Monday, March 23, 2009

Try A Little Tenderness

We just got four freshly slaughtered chickens from my cousin Mooreen*, who raises these little babies with minimal interference. Not full organic perhaps, but the only shots they get are when they are chicks. After that they experience nothing but good feeding and time to grow. She raises them for something like twice the time a commercial chicken takes because they don't have growth hormones in them. Someone, finally, cares.

What makes this interesting is the maths: she sells her chickens for about 2000/= cheaper than store bought. That is right: they are raised healthier, for longer...and still sold cheaper. Cooking them is a pleasure: forty minutes in a hot bath of briny liquid and Chicken One was already trying to fall apart. Fat content: negligible. Chicken Two and Chicken Three got the oven treatment and the gravy they released was quite heavenly. Fat content: negligible. Chicken Four awaits dismemberment and storage in the freezer.
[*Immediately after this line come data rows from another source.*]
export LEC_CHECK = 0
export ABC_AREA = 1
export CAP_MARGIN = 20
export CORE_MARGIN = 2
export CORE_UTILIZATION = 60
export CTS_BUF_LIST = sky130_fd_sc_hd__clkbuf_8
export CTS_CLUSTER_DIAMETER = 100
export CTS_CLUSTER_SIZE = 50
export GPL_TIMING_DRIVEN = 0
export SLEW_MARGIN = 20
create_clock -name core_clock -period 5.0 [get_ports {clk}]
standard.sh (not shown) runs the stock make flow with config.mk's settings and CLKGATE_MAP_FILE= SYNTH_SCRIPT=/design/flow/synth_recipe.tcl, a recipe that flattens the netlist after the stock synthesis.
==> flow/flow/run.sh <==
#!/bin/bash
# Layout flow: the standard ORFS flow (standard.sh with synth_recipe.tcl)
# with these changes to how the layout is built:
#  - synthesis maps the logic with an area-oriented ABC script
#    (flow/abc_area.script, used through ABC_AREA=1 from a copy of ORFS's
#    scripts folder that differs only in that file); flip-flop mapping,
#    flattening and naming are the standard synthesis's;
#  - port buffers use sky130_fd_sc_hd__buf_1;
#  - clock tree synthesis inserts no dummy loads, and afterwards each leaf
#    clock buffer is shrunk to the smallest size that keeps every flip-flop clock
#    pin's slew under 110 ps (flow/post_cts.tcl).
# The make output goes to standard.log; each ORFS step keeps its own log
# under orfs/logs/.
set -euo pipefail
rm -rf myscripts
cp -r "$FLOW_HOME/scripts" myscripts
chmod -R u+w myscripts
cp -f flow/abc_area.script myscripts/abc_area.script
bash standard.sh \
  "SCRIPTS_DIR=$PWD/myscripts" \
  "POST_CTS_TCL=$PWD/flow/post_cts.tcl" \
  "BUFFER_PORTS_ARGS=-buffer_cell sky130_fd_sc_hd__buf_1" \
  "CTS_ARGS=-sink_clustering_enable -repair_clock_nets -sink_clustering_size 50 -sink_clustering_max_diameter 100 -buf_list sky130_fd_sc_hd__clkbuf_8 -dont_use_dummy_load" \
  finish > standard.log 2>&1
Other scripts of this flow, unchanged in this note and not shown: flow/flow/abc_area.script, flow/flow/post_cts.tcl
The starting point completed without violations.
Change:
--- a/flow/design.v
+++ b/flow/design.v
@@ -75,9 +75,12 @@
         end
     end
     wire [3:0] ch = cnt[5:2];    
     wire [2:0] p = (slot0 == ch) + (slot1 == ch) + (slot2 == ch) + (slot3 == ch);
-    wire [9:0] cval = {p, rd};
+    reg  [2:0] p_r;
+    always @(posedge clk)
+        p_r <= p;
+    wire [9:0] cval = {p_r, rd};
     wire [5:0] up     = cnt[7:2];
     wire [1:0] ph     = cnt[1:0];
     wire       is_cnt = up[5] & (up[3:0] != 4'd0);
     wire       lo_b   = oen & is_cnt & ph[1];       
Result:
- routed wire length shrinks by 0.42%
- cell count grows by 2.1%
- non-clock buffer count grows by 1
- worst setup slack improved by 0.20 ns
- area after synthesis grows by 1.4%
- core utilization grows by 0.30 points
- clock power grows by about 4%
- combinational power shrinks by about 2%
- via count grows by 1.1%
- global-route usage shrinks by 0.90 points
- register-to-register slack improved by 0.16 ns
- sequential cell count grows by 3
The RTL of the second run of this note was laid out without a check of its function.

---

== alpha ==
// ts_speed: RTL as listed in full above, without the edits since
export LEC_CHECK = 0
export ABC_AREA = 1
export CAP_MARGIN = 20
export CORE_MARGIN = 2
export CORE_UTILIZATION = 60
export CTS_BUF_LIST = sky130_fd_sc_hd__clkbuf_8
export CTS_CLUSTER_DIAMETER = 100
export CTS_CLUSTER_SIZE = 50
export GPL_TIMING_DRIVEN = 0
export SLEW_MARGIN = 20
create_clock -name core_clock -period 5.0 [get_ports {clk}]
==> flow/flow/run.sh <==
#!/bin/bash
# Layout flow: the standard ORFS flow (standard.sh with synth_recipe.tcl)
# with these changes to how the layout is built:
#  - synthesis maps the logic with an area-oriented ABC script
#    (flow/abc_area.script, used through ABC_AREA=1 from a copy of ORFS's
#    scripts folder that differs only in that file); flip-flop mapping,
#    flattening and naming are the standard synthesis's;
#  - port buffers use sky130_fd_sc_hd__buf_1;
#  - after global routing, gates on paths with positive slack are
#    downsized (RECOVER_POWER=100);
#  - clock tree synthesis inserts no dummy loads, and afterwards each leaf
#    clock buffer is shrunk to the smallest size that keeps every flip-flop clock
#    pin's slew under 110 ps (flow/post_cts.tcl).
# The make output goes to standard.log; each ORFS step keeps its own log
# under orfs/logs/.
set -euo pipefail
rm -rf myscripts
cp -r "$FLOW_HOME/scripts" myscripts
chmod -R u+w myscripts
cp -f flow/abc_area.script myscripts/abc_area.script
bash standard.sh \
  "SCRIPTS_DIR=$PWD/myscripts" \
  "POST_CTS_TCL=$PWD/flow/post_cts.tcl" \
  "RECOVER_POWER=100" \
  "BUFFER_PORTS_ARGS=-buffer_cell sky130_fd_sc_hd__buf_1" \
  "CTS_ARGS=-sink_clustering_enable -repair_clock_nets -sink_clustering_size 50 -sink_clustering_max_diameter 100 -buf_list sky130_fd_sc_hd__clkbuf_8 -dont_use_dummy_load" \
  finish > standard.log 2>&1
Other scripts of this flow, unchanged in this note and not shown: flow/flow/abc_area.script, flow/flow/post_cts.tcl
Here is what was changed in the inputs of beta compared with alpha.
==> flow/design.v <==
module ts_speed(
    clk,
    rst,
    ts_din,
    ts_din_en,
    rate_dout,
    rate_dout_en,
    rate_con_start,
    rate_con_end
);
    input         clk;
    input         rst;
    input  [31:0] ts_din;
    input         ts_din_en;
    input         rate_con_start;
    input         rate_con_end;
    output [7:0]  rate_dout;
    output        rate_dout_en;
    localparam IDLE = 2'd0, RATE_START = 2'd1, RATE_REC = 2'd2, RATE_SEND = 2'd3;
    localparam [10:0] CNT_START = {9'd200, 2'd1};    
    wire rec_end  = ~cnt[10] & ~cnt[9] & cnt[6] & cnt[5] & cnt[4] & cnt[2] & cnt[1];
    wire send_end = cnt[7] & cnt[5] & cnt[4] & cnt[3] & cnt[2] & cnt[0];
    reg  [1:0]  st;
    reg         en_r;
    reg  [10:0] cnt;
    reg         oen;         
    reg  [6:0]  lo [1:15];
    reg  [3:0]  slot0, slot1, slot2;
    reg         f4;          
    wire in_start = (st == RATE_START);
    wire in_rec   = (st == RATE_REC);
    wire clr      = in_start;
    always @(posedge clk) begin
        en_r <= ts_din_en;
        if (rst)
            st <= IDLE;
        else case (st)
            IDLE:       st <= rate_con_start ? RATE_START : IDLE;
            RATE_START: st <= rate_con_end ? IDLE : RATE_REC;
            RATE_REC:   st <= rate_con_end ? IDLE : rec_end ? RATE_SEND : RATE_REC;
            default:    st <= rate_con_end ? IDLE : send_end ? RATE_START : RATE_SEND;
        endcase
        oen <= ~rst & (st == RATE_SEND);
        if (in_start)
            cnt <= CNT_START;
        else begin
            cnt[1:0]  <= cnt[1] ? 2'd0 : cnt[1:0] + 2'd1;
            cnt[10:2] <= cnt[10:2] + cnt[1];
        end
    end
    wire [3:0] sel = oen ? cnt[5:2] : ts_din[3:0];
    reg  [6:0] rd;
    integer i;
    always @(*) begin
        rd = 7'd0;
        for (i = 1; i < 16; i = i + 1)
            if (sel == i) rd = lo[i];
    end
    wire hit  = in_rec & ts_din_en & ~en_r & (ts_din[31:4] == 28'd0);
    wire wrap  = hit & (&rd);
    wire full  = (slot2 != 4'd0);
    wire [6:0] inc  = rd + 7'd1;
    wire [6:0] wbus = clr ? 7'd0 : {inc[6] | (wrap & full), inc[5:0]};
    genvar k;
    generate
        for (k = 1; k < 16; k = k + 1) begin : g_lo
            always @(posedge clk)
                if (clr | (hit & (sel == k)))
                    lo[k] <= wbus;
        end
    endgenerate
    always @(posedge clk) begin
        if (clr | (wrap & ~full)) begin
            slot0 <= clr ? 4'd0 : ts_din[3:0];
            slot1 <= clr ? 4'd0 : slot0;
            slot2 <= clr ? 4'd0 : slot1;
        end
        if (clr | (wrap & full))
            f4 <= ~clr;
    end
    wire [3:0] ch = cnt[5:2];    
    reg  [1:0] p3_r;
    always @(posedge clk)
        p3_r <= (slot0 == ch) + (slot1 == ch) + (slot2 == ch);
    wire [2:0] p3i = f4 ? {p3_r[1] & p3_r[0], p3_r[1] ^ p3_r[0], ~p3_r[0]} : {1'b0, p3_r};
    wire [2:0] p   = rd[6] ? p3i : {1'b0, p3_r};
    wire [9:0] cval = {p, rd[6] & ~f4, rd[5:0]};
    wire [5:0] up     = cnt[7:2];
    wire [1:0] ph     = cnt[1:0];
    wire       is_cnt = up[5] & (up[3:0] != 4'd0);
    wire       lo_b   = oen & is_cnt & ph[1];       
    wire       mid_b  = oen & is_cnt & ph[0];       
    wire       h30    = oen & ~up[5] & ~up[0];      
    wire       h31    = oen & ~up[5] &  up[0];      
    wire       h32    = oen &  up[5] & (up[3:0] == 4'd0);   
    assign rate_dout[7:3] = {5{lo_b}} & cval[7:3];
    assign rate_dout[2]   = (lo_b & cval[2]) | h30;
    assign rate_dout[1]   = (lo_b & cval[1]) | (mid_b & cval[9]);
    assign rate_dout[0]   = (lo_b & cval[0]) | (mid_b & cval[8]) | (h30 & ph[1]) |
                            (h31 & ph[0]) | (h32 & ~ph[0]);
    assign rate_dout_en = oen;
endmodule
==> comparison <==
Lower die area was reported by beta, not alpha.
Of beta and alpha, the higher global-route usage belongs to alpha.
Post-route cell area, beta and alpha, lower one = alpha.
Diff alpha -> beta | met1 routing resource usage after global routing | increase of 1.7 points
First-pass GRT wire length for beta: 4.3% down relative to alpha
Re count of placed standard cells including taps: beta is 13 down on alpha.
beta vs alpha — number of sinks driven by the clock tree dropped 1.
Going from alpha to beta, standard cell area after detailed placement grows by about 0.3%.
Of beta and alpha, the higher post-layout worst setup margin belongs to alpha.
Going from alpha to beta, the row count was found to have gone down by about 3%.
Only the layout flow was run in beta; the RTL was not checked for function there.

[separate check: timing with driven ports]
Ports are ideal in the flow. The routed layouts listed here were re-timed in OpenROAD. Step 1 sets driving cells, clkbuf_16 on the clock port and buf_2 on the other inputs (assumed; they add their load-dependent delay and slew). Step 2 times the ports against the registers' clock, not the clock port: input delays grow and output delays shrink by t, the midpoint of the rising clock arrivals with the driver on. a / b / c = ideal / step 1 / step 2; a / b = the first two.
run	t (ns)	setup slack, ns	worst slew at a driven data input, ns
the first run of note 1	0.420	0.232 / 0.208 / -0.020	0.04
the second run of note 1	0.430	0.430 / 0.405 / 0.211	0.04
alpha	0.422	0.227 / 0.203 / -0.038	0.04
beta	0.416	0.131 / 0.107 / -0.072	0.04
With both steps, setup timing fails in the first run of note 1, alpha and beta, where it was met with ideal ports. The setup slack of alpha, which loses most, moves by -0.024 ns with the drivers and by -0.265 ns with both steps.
The fat content thing is not about dieting, in case you were wondering. After all, I consider freshly rendered (preferably young and organic) lard to be one of the sensory pleasures no sane person should forgo completely. My rejection of chicken fat is quite simple: for the longest time I couldn't stand to eat the stuff. It tasted quite fowl to me. Heh. But seriously folks: I don't know what Interchick is putting in their chickens. I can taste it, I don't like it, and I am pretty sure it is compromising the genetically encoded longevity that Dad was kind enough to pass on.

Moorine's chickens though: they are young, and taste soft and sweet like a young chicken should. They taste like they breathed fresh air, and had a swift and humane death. Their drumsticks are elongated and their thighs trim: these guys were not just sitting around. And the innards that came with them (gizzards n' livers) are purple-pink and firm with none of the disgusting degeneration of those mass-produced inmates. When I eat such a happy, respectfully-raised chicken, I feel happy and respectful.

All of this long-windedness is to say: yeah. even in Paradise, (an abysmally poor country by official accounts) you can raise nourishing and humane animal protein. Affordably. Nice, eh?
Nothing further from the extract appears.